- Task objective
With the line containing "## cell families after synthesis" as the start and the line containing "buffers and inverters,0.02316" as the end, transcribe that span of the entries below exactly, including both.

- Data for processing
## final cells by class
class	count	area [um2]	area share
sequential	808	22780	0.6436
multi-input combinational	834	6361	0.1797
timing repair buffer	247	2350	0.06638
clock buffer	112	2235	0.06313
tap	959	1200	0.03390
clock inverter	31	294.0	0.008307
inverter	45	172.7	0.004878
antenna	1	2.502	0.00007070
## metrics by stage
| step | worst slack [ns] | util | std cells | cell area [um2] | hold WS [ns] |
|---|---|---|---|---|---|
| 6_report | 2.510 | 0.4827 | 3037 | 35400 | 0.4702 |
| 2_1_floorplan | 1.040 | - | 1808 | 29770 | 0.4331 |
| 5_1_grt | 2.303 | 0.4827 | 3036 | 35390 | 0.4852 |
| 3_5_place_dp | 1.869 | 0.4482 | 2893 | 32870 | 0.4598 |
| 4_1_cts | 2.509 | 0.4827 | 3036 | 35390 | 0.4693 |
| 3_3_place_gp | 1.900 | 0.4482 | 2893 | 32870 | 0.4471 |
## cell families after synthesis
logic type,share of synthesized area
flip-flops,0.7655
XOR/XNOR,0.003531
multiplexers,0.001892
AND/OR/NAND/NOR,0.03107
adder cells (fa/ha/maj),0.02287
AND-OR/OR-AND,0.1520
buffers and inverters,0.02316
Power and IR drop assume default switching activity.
File: flow/design.v
`timescale 1ns / 1ps
module AHB_to_ACC(
	input clk,reset,
	input        HSEL,
	input        HREADY,
	input [1:0]  HTRANS,
	input [2:0]  HSIZE,
	input        HWRITE,
	input [31:0] HADDR,
	input [31:0] HWDATA,
	output [31:0]addr,
	output 		 en_w,en_r,
	output [31:0]ACC_data_in,
	input [31:0] ACC_data_out,
	output[31:0] HRDATA,
	output       HREADYOUT
    );
	logic ahb_access = HTRANS[1] & HSEL & HREADY;
	logic ahb_write  = ahb_access &  HWRITE;
    logic ahb_read   = ahb_access & (~HWRITE);
	logic [31:0] wdata_d1,addr_d1;
	logic sel_d1;
	assign en_w = HSEL;
	assign ACC_data_in= sel_d1 ? wdata_d1:32'd0;
	assign addr = sel_d1 ? addr_d1: 32'd0;
	always_ff@(posedge clk, posedge reset) begin
		if(reset)begin
			wdata_d1<=32'd0;
			addr_d1<=32'd0;
			sel_d1<=1'd0;
		end
		else begin
			wdata_d1<=HWDATA;
			addr_d1<=HADDR;
			sel_d1<=HSEL;
		end
	end
endmodule
File: ./run.sh
#!/bin/bash
# OpenROAD 26Q1-2900-gdf79404cd8, Yosys 0.63+post, stock flow scripts
make -C /OpenROAD-flow-scripts/flow DESIGN_CONFIG=/design/flow/config.mk WORK_HOME=/design/flow/orfs finish
File: ./config.mk
export PLATFORM = sky130hd
export DESIGN_NAME = deserializer
export DESIGN_NICKNAME = deserializer
export VERILOG_FILES = /design/flow/design.v
export SDC_FILE = /design/flow/constraint.sdc
export NUM_CORES = 4
export LEC_CHECK = 1
export CORE_UTILIZATION = 50
File: ./constraint.sdc
current_design deserializer

set clk_period 6.5
set clk_io_pct 0.2

create_clock -name clk0 -period $clk_period [get_ports {clk_se}]

set non_clock_inputs [all_inputs -no_clocks]
set_input_delay [expr $clk_period * $clk_io_pct] -clock clk0 $non_clock_inputs
set_output_delay [expr $clk_period * $clk_io_pct] -clock clk0 [all_outputs]
File: ./design.v
module deserializer  (
 input   wire               deser_en_se,
 input   wire               sampled_bit_se,
 input   wire   [3:0]       edge_count_se,
 input   wire               clk_se,
 input   wire               rst_se,
 input   wire    [4:0]       prescale_se,
 output  reg    [7:0]       p_data_se=0
);
integer i=0;
always@(posedge clk_se or negedge rst_se)
begin
  if(!rst_se)
    begin
     p_data_se<=0;
    end
  else
    begin
  if(deser_en_se && edge_count_se==(prescale_se-5'b1))
    begin
     p_data_se[i]<=sampled_bit_se;
	i<=i+1;
    end
    end
end
endmodule
==> impl_metrics.csv <==
group,metric,value,unit
status,status,"complete, no violations",
clocking,postCtsHoldBufs,0,
floorplanning,design.core.area,6790,sq um
yosys,synth-edff-count,32,
yosys,postSynth.topFlopCell,"sky130_fd_sc_hd__edfxtp_1",
detailed_routing,drt_iter0_markers,178,
detailed_routing,antennaDiodeCount,0,
grt,largest_net_degree_at_the_start_of_global_routing,19,
clocking,cts_buffer_depth,2,
placement,place_hpwl,5.71,mm
floorplanning,die_x,85.9,um
pwr,p_leak,1.18,nW
yosys,synth-warning-count,1,
clocking,numClockSinks,40,
final_layout,mostFrequentLayoutCell,"sky130_fd_sc_hd__xnor2_1",
detailed_routing,wire_per_inst,16.9,um
yosys,netlist_area_before_placement,3520,sq um
critical_path,reg2reg_setup_slack,2.42,ns
sta,setup-tns-final,0,ns
detailed_routing,dr_total_vias,2807,
critical_path,cp_data_arrival_time,4.25,ns
sta,timing.final.setup_violations,0,
sta,unrepaired_setup_endpoints_after_global_routing,"no",
min_path,startpoint_of_the_worst_hold_path,"p_data_se[7]",
grt,first_pass_grt_wire_length,13.1,mm
clocking,cts-resized-gates,0,
yosys,yosysSeqAreaShare,33.0,%
grt,grt.total_usage,23.4,%
sta,timing.final.crit_period,4.08,ns
yosys,synth_cell_type_count,77,
sta,worstMarginPinSlew,0.709,ns
sta,hold_ws,0.496,ns
sta,fin_skew,0.00577,ns
detailed_routing,detailedRoute.firstPassIterationCount,4,
sta,max_slew_margin,52.7,%
placement,post_dp_cell_area,3600,sq um
final_layout,final_core_util,54.6,%
critical_path,crit_path_end_kind,"flop",
final_layout,layout.cells.most_common_list,"sky130_fd_sc_hd__xnor2_1, sky130_fd_sc_hd__edfxtp_1, sky130_fd_sc_hd__nor2_1, sky130_fd_sc_hd__nand3_1, sky130_fd_sc_hd__nand2_1",
critical_path,crit-reg2reg-capture,"p_data_se[6]",
floorplanning,io-pin-count,21,
min_path,worstHoldPathCells,1,
sta,final_hold_violation_count,0,
pwr,power,0.500,mW
pwr,power.ir.vdd_worst,0.0000825,V
grt,grt_overflow,0,
min_path,hold_path.class,"flop to flop",
yosys,async_reset_ff_share,20.0,%
clocking,tritoncts,"yes",
sta,tcrit_tclk_final,62.8,%
critical_path,crit-reg2reg-launch,"i[0]",
detailed_routing,vias_per_cell,6.06,
placement,gpl.final_weighted_congestion,0.869,
final_layout,post_route_cell_area,3710,sq um
grt,first_global_vias,2635,
critical_path,criticalPathCategory,"flop to flop",
clocking,h-tree-depth,2,
yosys,syn-instance-count,369,
pwr,power_density,135,nW/um^2
critical_path,worstPathMaxFanout,15,
yosys,area_figure_in_the_yosys_stat_output,3520,sq um
run,warnings,26,
floorplanning,fp-utilization,51.8,%
detailed_routing,post-route-drc-count,0,
clocking,clk-insertion-delay-late,0.29,ns
yosys,postSynthAreaPerCell,9.55,sq um
detailed_routing,drt.antenna.violating_nets,0,
floorplanning,dieHeight,85.9,um
floorplanning,die-area,7380,sq um
min_path,hold_end,"p_data_se[7]",
grt,grt_antenna_before_repair,0,
critical_path,worst-endpoint-required,6.67,ns
clocking,cts_buffers,5,
final_layout,post_route_cells_drive_above_1_share,9.26,%
final_layout,syn_to_final_growth,5.26,%
sta,drv_slew,0,
detailed_routing,routed_wl,7.82,mm
critical_path,timing.critical_path.from_type,"flop",
run,max-cap-violations,0,
clocking,post_cts_setup_inserts,0,
yosys,yosys_cells,369,
sta,maxClockFrequency,245,MHz
clocking,clock-root-buffer,"sky130_fd_sc_hd__clkbuf_8",
floorplanning,rows,30,
yosys,synth_flops,40,
clocking,clock_slew_at_reported_path_ffs,0.07,ns
placement,io_buffer_count,20,
critical_path,logic_depth_of_the_worst_register_to_register_path,10,
[metrics by stage]
stage / worst slack [ns] / cells
5_1_grt: 2.12 / 463
4_1_cts: 2.43 / 463
6_report: 2.42 / 463
3_3_place_gp: 2.35 / 455
3_5_place_dp: 2.31 / 455
2_1_floorplan: 3.10 / 369
[cell type report]
type                    instances  area, sq um
fillers                       607         3090
multi-input cells             285         2050
flip-flops and latches         40         1160
repair buffers                 24          230
well taps                      96          120
clock buffers                   5         68.8
clock inverters                 3         37.5
inverters                      10         37.5
[how the worst max path moves through the flow]
stage	from	to	slack (ns)	depth (start not counted)
CTS	i[0]	p_data_se[7]	2.43	10
finish	i[0]	p_data_se[6]	2.42	10
global route	i[0]	p_data_se[1]	2.12	10
[cells by family (layout without fill, tap and decap cells)]
| kind of cell | after synthesis | in the layout | share of synthesized area, % |
|---|---|---|---|
| AOI/OAI and AO/OA | 61 | 61 | 14.5 |
| and+or+nand+nor | 165 | 165 | 28.0 |
| buffers and inverters | 44 | 42 | 8.77 |
| muxes | 13 | 13 | 4.01 |
| xor gates and xnor gates | 43 | 43 | 10.7 |
| DFF | 40 | 40 | 33.0 |
| adders and majority gates | 3 | 3 | 1.07 |
[state kept, by name, indices dropped and copies added, names as in the netlist]
name and flops:
i 32, p_data_se 8
[worst max-delay path, stage by stage (launching register included)]
cell,delay [ns]
sky130_fd_sc_hd__edfxtp_1,0.60
sky130_fd_sc_hd__inv_1,0.26
sky130_fd_sc_hd__ha_1,0.39
sky130_fd_sc_hd__nor4b_4,0.43
sky130_fd_sc_hd__nand4_2,0.31
sky130_fd_sc_hd__or4_4,0.59
sky130_fd_sc_hd__nor3b_1,0.19
sky130_fd_sc_hd__a41oi_1,0.09
sky130_fd_sc_hd__a2111oi_4,0.57
sky130_fd_sc_hd__nand4_1,0.19
sky130_fd_sc_hd__mux2_1,0.33
[Yosys cell counts (4+ instances only)]
| master | number | area (sq um) |
|---|---|---|
| sky130_fd_sc_hd__nor2_1 | 26 | 97.6 |
| sky130_fd_sc_hd__o31ai_1 | 4 | 30.0 |
| sky130_fd_sc_hd__nor4_1 | 10 | 62.6 |
| sky130_fd_sc_hd__nand4_1 | 17 | 106 |
| sky130_fd_sc_hd__edfxtp_1 | 32 | 961 |
| sky130_fd_sc_hd__nand3_1 | 26 | 130 |
| sky130_fd_sc_hd__nor3_1 | 7 | 35.0 |
| sky130_fd_sc_hd__a21oi_1 | 11 | 55.1 |
| sky130_fd_sc_hd__mux2i_1 | 4 | 40.0 |
| sky130_fd_sc_hd__nand2_1 | 25 | 93.8 |
| sky130_fd_sc_hd__or4_1 | 4 | 30.0 |
| sky130_fd_sc_hd__dfrtp_1 | 8 | 200 |
| sky130_fd_sc_hd__buf_6 | 5 | 56.3 |
| sky130_fd_sc_hd__clkbuf_1 | 15 | 56.3 |
| sky130_fd_sc_hd__o21ai_0 | 5 | 25.0 |
| sky130_fd_sc_hd__xnor2_1 | 33 | 289 |
| sky130_fd_sc_hd__or3_1 | 8 | 50.1 |
| sky130_fd_sc_hd__clkbuf_8 | 8 | 110 |
| sky130_fd_sc_hd__xor2_1 | 10 | 87.6 |
| sky130_fd_sc_hd__and3_1 | 10 | 62.6 |
| sky130_fd_sc_hd__mux2_1 | 7 | 78.8 |
| sky130_fd_sc_hd__inv_1 | 10 | 37.5 |
| sky130_fd_sc_hd__nor3b_1 | 4 | 30.0 |
[routing by layer]
metal / part of all wire [%] / global-route usage, % / routed length (um) / vias up
met3: 5.1 / 3.22 / 396 / 8
met2: 46 / 35.5 / 3610 / 73
met4: 1.0 / 3.48 / 82 / 0
li1: - / - / - / 1391
met1: 48 / 38.2 / 3730 / 1335
met5: 0 / 0 / 0 / -
[power breakdown]
part	switching, mW	internal [mW]	total [mW]
clock network	0.0872	0.112	0.199
registers	0.00307	0.275	0.278
logic	0.00994	0.0127	0.0227
Power figures rest on the tool's default switching activity, not on a simulated workload.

- Answer to this task
## cell families after synthesis
logic type,share of synthesized area
flip-flops,0.7655
XOR/XNOR,0.003531
multiplexers,0.001892
AND/OR/NAND/NOR,0.03107
adder cells (fa/ha/maj),0.02287
AND-OR/OR-AND,0.1520
buffers and inverters,0.02316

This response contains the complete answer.